The Boy Scouts still exist, and still serve the young man who longs for adventure. They still offer chances to explore. Not just the Frontier, though also that, but other adventures also: so-called "Explorer Scouts" can end up attached to police units, firefighters, and other places where the modern world still needs a man's spirit. We do need that spirit, and we may find soon that we need it as much as we ever did.

Doc Russia says the heart of the young man from whom we will need that spirit longs for it. It looks around and asks, "Is this all there is?" It wants so much for the answer to be, "No -- and we need you for what is to come."

I remember that feeling he describes. All my life, it never seemed to go away. And then one morning, my wife woke me out of slumber and said, "Darling, it's time." We went to a hospital and passed through fire, and on the other side was a new world.

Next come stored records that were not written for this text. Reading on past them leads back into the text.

`src/rtl/adder_meas_pkg.sv`:
```
// Shared types and default sizes for the adder ring-oscillator measurement stage.
package adder_meas_pkg;

  typedef enum logic [1:0] {
    IDLE,
    SETTLE,
    COUNT,
    DONE
  } state_t;

  localparam int CNT_W_DEF  = 24;
  localparam int GATE_W_DEF = 16;
  localparam int SETTLE_DEF = 8;

endpackage

```
`src/rtl/sync_rise_detect.sv`:
```
// Three-flop synchronizer for an asynchronous level, with a one-cycle pulse per rising edge.
module sync_rise_detect (
  input  logic wb_clk_i,
  input  logic wb_rst_n,
  input  logic d,
  output logic rise
);

  logic s1_p0;
  logic s2_p1;
  logic s3_p2;

  always_ff @(posedge wb_clk_i or negedge wb_rst_n) begin
    if (!wb_rst_n) begin
      s1_p0 <= 1'b0;
      s2_p1 <= 1'b0;
      s3_p2 <= 1'b0;
    end else begin
      s1_p0 <= d;
      s2_p1 <= s1_p0;
      s3_p2 <= s2_p1;
    end
  end

  // s1 may be metastable; the edge is taken from the settled s2/s3 pair.
  assign rise = s2_p1 & ~s3_p2;

endmodule

```
`src/rtl/adder_ring_counter.sv`:
```
// Gated edge counter for the instrumented adder ring: enable the ring, let it settle,
// then count synchronized rising edges for a programmable number of clocks.
module adder_ring_counter
  import adder_meas_pkg::*;
#(
  parameter int CNT_W         = CNT_W_DEF,
  parameter int GATE_W        = GATE_W_DEF,
  parameter int SETTLE_CYCLES = SETTLE_DEF
) (
  input  logic              wb_clk_i,
  input  logic              wb_rst_n,
  input  logic              start,
  input  logic [GATE_W-1:0] gate_cycles,
  input  logic              ring_in,
  output logic              ring_en,
  output logic              busy,
  output logic              done,
  output logic              overflow,
  output logic [CNT_W-1:0]  count
);

  localparam int SET_W = $clog2(SETTLE_CYCLES + 1);
  localparam logic [SET_W-1:0] SETTLE_LOAD = SET_W'(SETTLE_CYCLES);

  state_t            state;
  logic              start_q;
  logic              armed;
  logic              start_rise;
  logic              ring_rise;
  logic [GATE_W-1:0] gate_q;
  logic [GATE_W-1:0] gate_cnt;
  logic [SET_W-1:0]  settle_cnt;
  logic [CNT_W:0]    count_inc;

  // Returns {saturated, next_count}; the count sticks at all-ones.
  function automatic logic [CNT_W:0] sat_inc(input logic [CNT_W-1:0] v);
    if (&v) return {1'b1, v};
    else    return {1'b0, v + CNT_W'(1)};
  endfunction

  sync_rise_detect u_ring_sync (
    .wb_clk_i (wb_clk_i),
    .wb_rst_n (wb_rst_n),
    .d        (ring_in),
    .rise     (ring_rise)
  );

  // armed blocks a launch from a start level that was already high when reset released.
  always_ff @(posedge wb_clk_i or negedge wb_rst_n) begin
    if (!wb_rst_n) begin
      start_q <= 1'b0;
      armed   <= 1'b0;
    end else begin
      start_q <= start;
      if (!start) armed <= 1'b1;
    end
  end

  assign start_rise = start & ~start_q & armed;
  assign count_inc  = sat_inc(count);

  always_ff @(posedge wb_clk_i or negedge wb_rst_n) begin
    if (!wb_rst_n) begin
      state      <= IDLE;
      ring_en    <= 1'b0;
      busy       <= 1'b0;
      done       <= 1'b0;
      overflow   <= 1'b0;
      count      <= '0;
      gate_q     <= '0;
      gate_cnt   <= '0;
      settle_cnt <= '0;
    end else begin
      case (state)
        IDLE, DONE: begin
          if (start_rise) begin
            gate_q     <= gate_cycles;
            count      <= '0;
            overflow   <= 1'b0;
            settle_cnt <= SETTLE_LOAD;
            state      <= SETTLE;
            ring_en    <= 1'b1;
            busy       <= 1'b1;
            done       <= 1'b0;
          end
        end
        SETTLE: begin
          if (settle_cnt == SET_W'(1)) begin
            if (gate_q != '0) begin
              gate_cnt <= gate_q;
              state    <= COUNT;
            end else begin
              state   <= DONE;
              ring_en <= 1'b0;
              busy    <= 1'b0;
              done    <= 1'b1;
            end
          end else begin
            settle_cnt <= settle_cnt - SET_W'(1);
          end
        end
        COUNT: begin
          if (ring_rise) begin
            count    <= count_inc[CNT_W-1:0];
            overflow <= overflow | count_inc[CNT_W];
          end
          if (gate_cnt == GATE_W'(1)) begin
            state   <= DONE;
            ring_en <= 1'b0;
            busy    <= 1'b0;
            done    <= 1'b1;
          end else begin
            gate_cnt <= gate_cnt - GATE_W'(1);
          end
        end
        default: state <= IDLE;
      endcase
    end
  end

endmodule

```
`config.mk`:
```
export PLATFORM = sky130hd
export DESIGN_NAME = adder_ring_counter
export DESIGN_NICKNAME = d
export VERILOG_FILES = /design/src/rtl/adder_meas_pkg.sv /design/src/rtl/sync_rise_detect.sv /design/src/rtl/adder_ring_counter.sv
export SDC_FILE = /design/constraint.sdc
export NUM_CORES = 1
export LEC_CHECK = 0
export ABC_CLOCK_PERIOD_IN_PS = 3300
export BUFFER_PORTS_ARGS = -buffer_cell sky130_fd_sc_hd__buf_2
export CAP_MARGIN = 15
export CORE_MARGIN = 3
export CORE_UTILIZATION = 40
export DETAILED_ROUTE_END_ITERATION = 8
export GPL_TIMING_DRIVEN = 0
export PLACE_DENSITY = 0.56
export SLEW_MARGIN = 30
export SYNTH_ARGS = -nofsm -noshare
export SYNTH_HDL_FRONTEND = slang
export SYNTH_SLANG_ARGS = --single-unit
```
`constraint.sdc`:
```
create_clock -name wb_clk_i -period 3.3 [get_ports wb_clk_i]
set_input_delay 0.165 -clock wb_clk_i [delete_from_list [all_inputs] [get_ports wb_clk_i]]
set_output_delay 0.165 -clock wb_clk_i [all_outputs]
set_load 0.05 [all_outputs]
```
==> impl_metrics.yaml, run 1 <==
place:
  gp_congestion: 0.8538
  dp.cells: 577
  place_ws_ns: 0.4784
  dp_hpwl_mm: 7.308
  io_buffers: 47
logic_synthesis:
  yosys_warnings: 0
  synth_nets: 427
  seq_area_frac_synth_pct: 45.13
  ys_ff_latch: 70
  synthTopCellsByArea: "dfrtp_1 (45%), mux2_2 (5.2%), o21ai_0 (3.2%), nand2_1 (3.2%), a21oi_1 (2.7%)"
  synth_cell_types: 68
  syn_area_per_cell_um2: 9.703
  synthesis.area_mm2: 0.003881
  synthFlopType: "dfrtp_1"
  postSynthCellCount: 400
  synthArstFlopShare_pct: 100.0
  synth_top_area_share_pct: 45.13
  synth_top_area_cell: "dfrtp_1"
  synth-edff-count: 0
floorplanning:
  die_w_um: 104.5
  die_h_um: 104.5
  die-area_mm2: 0.01092
  start_util_pct: 41.61
  pin_count: 48
  coreArea_mm2: 0.009328
  rows: 35
routing:
  vias_per_cell: 5.705
  routedWlPerCell_um: 16.91
  drcViolationCount: 0
  via_count: 3400
  dr.pass1.iters: 5
  drt_iter0_drc: 155
  drt-total-wl_mm: 10.08
  antenna_left: 0
clock_tree:
  cts_sinks: 70
  cts_resized: 0
  cts-root-buf: "clkbuf_8"
  clkLatencyLatePin_ns: 0.35
  cts_tree: "built"
  cts_made_buffers: 9
  path_clk_slew_ns: 0.08
  cts_max_level: 3
  cts_max_path_buffers: 2
timing:
  fin_skew_ns: 0.01161
  final.setup.tns_ns: 0
  hold_viol_final: 0
  fin_ws_ns: 0.5360
  max_freq_ghz: 0.3618
  slew_viol_final: 0
  fin_crit_sh_pct: 83.76
  setup_viol: 0
  slew_headroom_pct: 52.05
  tightestPinTransition_ns: 0.7192
  rsz0062_at_grt: "false"
  finalCriticalPeriod_ns: 2.764
global_route:
  grt_overflow_total: 0
  grt_pass1_vias: 3265
  antenna_found_initial: 0
  grt_max_degree: 48
  grt_pass1_wl_mm: 16.68
  grt_usage_pct: 18.88
setup_path:
  worstReg2RegEnd: "count[3]"
  worstSetupEndpointType: "flip-flop"
  path_max_fanout: 10
  cp-start-kind: "flip-flop"
  rr_startpoint: "state[0]"
  crit_arrival_ns: 2.99
  r2r_cells: 9
  required_ns: 3.52
  path_class: "flip-flop to flip-flop"
  regToRegSetupSlack_ns: 0.54
run_status:
  status: "completed"
min_path:
  hold_class: "input port to flip-flop"
  hp-start: "gate_cycles[0]"
  worstHoldPathCells: 2
  worstHoldEndpoint: "gate_q[0]"
layout:
  fillers: 925
  n_antenna_cell: 0
  seq_area_mm2: 0.001752
  drive_gt1_share_pct: 22.06
  final_cell_count_no_fill: 596
  nets: 489
  multi_input_area_mm2: 0.001954
  area_growth_pct: 16.67
flow_run:
  maxCapViolCount: 0
power_and_ir_drop:
  power_density_mw_per_mm2: 400.4
  p_leak_nw: 2.055
  ir_worst_vdd_mv: 0.3486
==> cells by family (layout without fill, tap and decap cells) <==
logic type	Yosys count	count (layout)	synth area share, %
adder cells (fa/ha/maj)	7	7	2.257
AND/OR/NAND/NOR	161	161	23.31
AO/OA/AOI/OAI	97	97	16.99
flip-flops	70	70	45.13
XOR/XNOR	8	8	1.805
buffers and inverters	36	103	4.513
multiplexers	21	21	5.996
==> power by group <==
part           internal, W  leakage, nW  switching (W)
Sequential        0.000883        0.878      0.0000389
Clock             0.000348        0.100       0.000335
Combinational    0.0000604         1.08       0.000148
Total              0.00129         2.05       0.000521
==> through the flow <==
step / power (W) / area, um^2 / hold slack (ns) / util (%)
final: 0.001813 / 4528 / 0.04410 / 48.54
after global routing: 0.001885 / 4528 / 0.03572 / 48.54
after CTS: 0.001830 / 4528 / 0.03699 / 48.54
after detailed placement: 0.001147 / 4308 / 0.09107 / 46.18
after global placement: 0.001140 / 4278 / 0.2740 / 45.86
after floorplan: 0.001067 / 3881 / -0.1306 / -
==> timing repair <==
action	CTS	global route
hold buffers	3	0
setup buffers	0	0
hold endpoints to repair	25	0
==> final cells by class <==
| type | count | area share (%) |
|---|---|---|
| buffer | 17 | 2.293 |
| clock buffer | 10 | 2.818 |
| clock inverter | 6 | 1.382 |
| inverter | 19 | 1.575 |
| multi-input combinational | 294 | 43.16 |
| sequential | 70 | 38.68 |
| tap | 129 | 3.565 |
| timing repair buffer | 51 | 6.521 |
==> registers in the layout (all words and copies together) (netlist names) <==
register           flops
u_ring_sync.s1_p0      1
armed                  1
u_ring_sync.s2_p1      1
count                 24
state                  2
start_q                1
u_ring_sync.s3_p2      1
settle_cnt             4
overflow               1
gate_q                16
busy                   1
gate_cnt              16
done                   1
==> worst max-delay path by stage <==
stage               startpoint   endpoint  slack [ns]
floorplan             count[0]  count[20]        1.13
global placement      state[0]   count[4]        0.54
detailed placement    state[0]   count[8]        0.48
CTS                   state[0]   count[3]        0.48
global route          state[0]   count[4]        0.25
finish                state[0]   count[3]        0.54
==> per-layer routing <==
layer | global-route usage [%] | share of wire (%) | up-vias | wire (um)
li1 | - | - | 1624 | -
met1 | 27.88 | 50 | 1658 | 5062
met2 | 27.91 | 44 | 111 | 4390
met3 | 3.600 | 5.4 | 7 | 546
met4 | 5.793 | 0.76 | 0 | 77
met5 | 0 | 0 | - | 0
==> cell usage after synthesis, types with 2 or more instances <==
library cell   n
nor3_1         8
o221ai_1       2
a22o_1         2
nor4b_1        2
a31oi_1        7
o2111ai_1      2
or4_1          3
mux2i_1        3
a211oi_1       6
nand3b_1       2
a21o_1         3
a221oi_1       4
clkbuf_1      10
and2_1         2
nand2b_1       3
mux2_2        18
a221o_1        4
nand3_1       20
o22ai_1        3
inv_1         18
or3_1         10
xor2_1         4
nand4_1       11
and3_1         9
a21oi_1       21
dfrtp_1       70
clkbuf_8       3
nor2_1        27
buf_2          2
and3b_1        2
buf_4          2
xnor2_1        4
and4_1         7
nor4_1         8
o211ai_1       2
nand4b_1       2
ha_1           7
nand2_1       33
o21ai_0       25
==> worst max-delay path: stages (launching register included) <==
cell      delay (ns)
dfrtp_1         0.38
inv_1           0.05
ha_1            0.31
buf_2           0.23
nand4b_1        0.13
clkbuf_1        0.34
nor2_1          0.33
clkbuf_1        0.44
buf_2           0.34
nor2_1          0.08
==> layout by cell type (no fill, tap or decap), types with 8 or more instances in the layout <==
master,n
buf_2,48
inv_1,18
nor3_1,8
nor4_1,8
nand2_1,33
nand3_1,20
mux2_2,18
nor2_1,27
clkbuf_8,12
clkbuf_1,11
or3_1,10
nand4_1,11
and3_1,9
a21oi_1,21
dfrtp_1,70
o21ai_0,25
No activity file was read; power rests on OpenSTA's default activity.
==> run 2, diff against run 1 <==
ABC_CLOCK_PERIOD_IN_PS = 2500   (was 3300)
PLACE_DENSITY = 0.58   (was 0.56)
clock period = 2.5 ns   (was 3.3 ns; I/O delays follow)
==> run 2 against run 1 <==
  * Global-route usage down 0.13 points
  * Via count up 2.1%
  * Critical endpoint is now gate_cnt[14]
  * Fmax up 16%
  * Largest power group unchanged
  * Largest cell class unchanged
  * Critical path type unchanged
  * Sequential cell count unchanged
  * Non-clock buffer count up 13
==> impl_metrics.yaml, run 2 (synthesis results as in run 1) <==
run_status:
  status: "completed"
routing:
  drt-total-wl_mm: 9.948
  drt_iter0_drc: 203
  via_count: 3471
  routedWlPerCell_um: 16.33
  antenna_left: 0
  vias_per_cell: 5.700
  drcViolationCount: 0
  dr.pass1.iters: 5
layout:
  final_cell_count_no_fill: 609
  mostFrequentLayoutCells: "dfrtp_1 (70), buf_2 (47), nand2_1 (33), nor2_1 (26), o21ai_0 (25)"
  nets: 502
  n_antenna_cell: 0
  layout_commonest_cell: "dfrtp_1"
  drive_gt1_share_pct: 22.92
  reg.largest.list: "count: 24 flops, gate_cnt: 16 flops, gate_q: 16 flops"
  area_growth_pct: 20.63
  registers.top_by_ff_count: "count"
  largest_register_ffs: 24
clock_tree:
  cts_made_buffers: 9
  cts_max_level: 3
  cts-root-buf: "clkbuf_8"
  cts_tree: "built"
  clkLatencyLatePin_ns: 0.35
  path_clk_slew_ns: 0.08
  cts_sinks: 70
  postCtsSetupBuffers: 0
  cts_max_path_buffers: 2
place:
  dp.cells: 577
  io_buffers: 47
  dp_hpwl_mm: 7.093
  gp_congestion: 0.8898
power_and_ir_drop:
  power_density_mw_per_mm2: 520.1
  p_leak_nw: 2.112
  switching_share_pct: 28.30
  finalPower_w: 0.002435
  internal-power_w: 0.001746
  power.switching_w: 0.0006892
  p_seq_share_pct: 50.1
  ir_worst_vdd_mv: 0.3494
  clockPowerShare_pct: 38.1
  combPwrFrac_pct: 11.9
global_route:
  grt_usage_pct: 18.75
  grt_pass1_wl_mm: 16.60
  antenna_found_initial: 0
  grt_max_degree: 41
  grt_overflow_total: 0
  grt_pass1_vias: 3241
floorplanning:
  start_util_pct: 41.61
  die_h_um: 104.5
  pin_count: 48
  die_w_um: 104.5
  die-area_mm2: 0.01092
  rows: 35
  coreArea_mm2: 0.009328
setup_path:
  worstSetupEndpointType: "flip-flop"
  worstReg2RegEnd: "gate_cnt[14]"
  required_ns: 2.73
  worstSetupEndpoint: "gate_cnt[14]"
  regToRegSetupSlack_ns: 0.12
  cp-start-kind: "flip-flop"
  critical_path.max_stage_delay_ns: 0.48
  r2r_cells: 7
  crit_arrival_ns: 2.61
  rr_startpoint: "gate_cnt[1]"
  crit_slowest_cell: "nor4b_1"
  critPathLaunch: "gate_cnt[1]"
  path_class: "flip-flop to flip-flop"
  crit_chain: "inv_1 > ha_1 > nor4b_1 > and4_1 > nand2_4 > and4bb_2 > a221o_1"
  path_max_fanout: 9
timing:
  max_freq_ghz: 0.4200
  slew_viol_final: 0
  finalCriticalPeriod_ns: 2.381
  fin_skew_ns: 0.007994
  slew_headroom_pct: 57.89
  rsz0062_at_grt: "false"
  holdWs_ns: 0.007117
  tightestPinTransition_ns: 0.6259
  setup_viol: 0
  fin_crit_sh_pct: 95.23
  hold_viol_final: 0
min_path:
  hold_class: "input port to flip-flop"
flow_run:
  maxCapViolCount: 0
## run 2: power groups by stage
| stage | Sequential (W) | Combinational, W | Clock, W |
|---|---|---|---|
| 6_report | 0.00122 | 0.000289 | 0.000927 |
| 5_1_grt | 0.00123 | 0.000310 | 0.00100 |
| 4_1_cts | 0.00122 | 0.000290 | 0.000955 |
| 3_5_place_dp | 0.00124 | 0.000272 | 0 |
| 3_3_place_gp | 0.00124 | 0.000265 | 0 |
| 2_1_floorplan | 0.00134 | 0.0000686 | 0 |
## run 2: critical path, delay by kind of cell, from the launching register on
kind	cells	cell delay [ns]
adders and majority gates	1	0.15
AOI/OAI and AO/OA	1	0.29
and+or+nand+nor	4	1.33
DFF	1	0.38
buffers and inverters	1	0.10
## run 2: layer usage
layer  share of wire, %  global-route usage (%)
met2                 44                   27.44
met5                  0                       0
met1                 49                   27.29
met4                1.2                   5.983
met3                5.7                   4.407
## run 2: layout make-up
cell class	instances	area, um^2
Buffer	17	113.9
Clock buffer	11	141.4
Clock inverter	5	58.81
Fill cell	895	4646
Inverter	19	71.32
Multi-Input combinational cell	294	1966
Sequential cell	70	1752
Tap cell	129	161.4
Timing Repair Buffer	64	417.9
## run 2: how the worst min path moves through the flow
| stage | slack, ns | to | start | cells after the start |
|---|---|---|---|---|
| floorplan | -0.17 | armed | wb_rst_n | 0 |
| global placement | 0.23 | u_ring_sync.s1_p0 | ring_in | 1 |
| detailed placement | 0.09 | count[10] | wb_rst_n | 1 |
| CTS | 0.00001 | gate_q[11] | gate_cycles[11] | 2 |
| global route | 0.01 | gate_q[5] | gate_cycles[5] | 2 |
| finish | 0.007 | gate_q[5] | gate_cycles[5] | 2 |
## run 2: metrics by stage
step / worst slack [ns] / cell area [um^2] / setup TNS (ns) / utilization (%)
floorplan: 0.3261 / 3881 / 0 / -
global placement: -0.2447 / 4278 / -2.991 / 45.86
detailed placement: -0.2762 / 4300 / -3.302 / 46.10
CTS: 0.04470 / 4656 / 0 / 49.91
global route: 0.01106 / 4682 / 0 / 50.19
finish: 0.1192 / 4682 / 0 / 50.19
## run 2: what timing repair did
action | 4_1_cts | 5_1_grt
gates resized for setup | 3 | 9
hold buffers | 15 | 1
endpoints found under the setup margin | 20 | 22
cloned | 0 | 0
endpoints found under the hold margin | 45 | 1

To all you young men out there wondering, I will tell you: you have never known adventure until you've held your living son.

Yesterday my wife and I took my son, almost four, to the gun range for the first time. I bought him ear protection made to fit a little head. He was perfectly behaved. He sat on the bench behind the range and watched with wonder that miracle of timing: the meeting of steel and springs and clay, that sent a whirling orange disk sailing through the air. A man on the range, his father, raises a stick to his shoulder. There is a sound like thunder, and that little disk -- so far away you can barely see it -- breaks apart with a shock.

We had to drag him bodily back to the truck, the boy grinning from earmuff to earmuff. I bought him a water gun on the way home, and this morning we hiked out to a lake nearby. He stood on the shore and shot at the geese paddling by. They would honk gently when he hit them, but did not seem to mind.

In time he'll have a Winchester, mine or one of his own. It may be that they will make them again one day.

I suspect they will, when we are ready for them. When we have restored the trust between generations: when we have taught our youths how to be men, and our men to love their sons. All good things follow from that, rebirth and a greater world.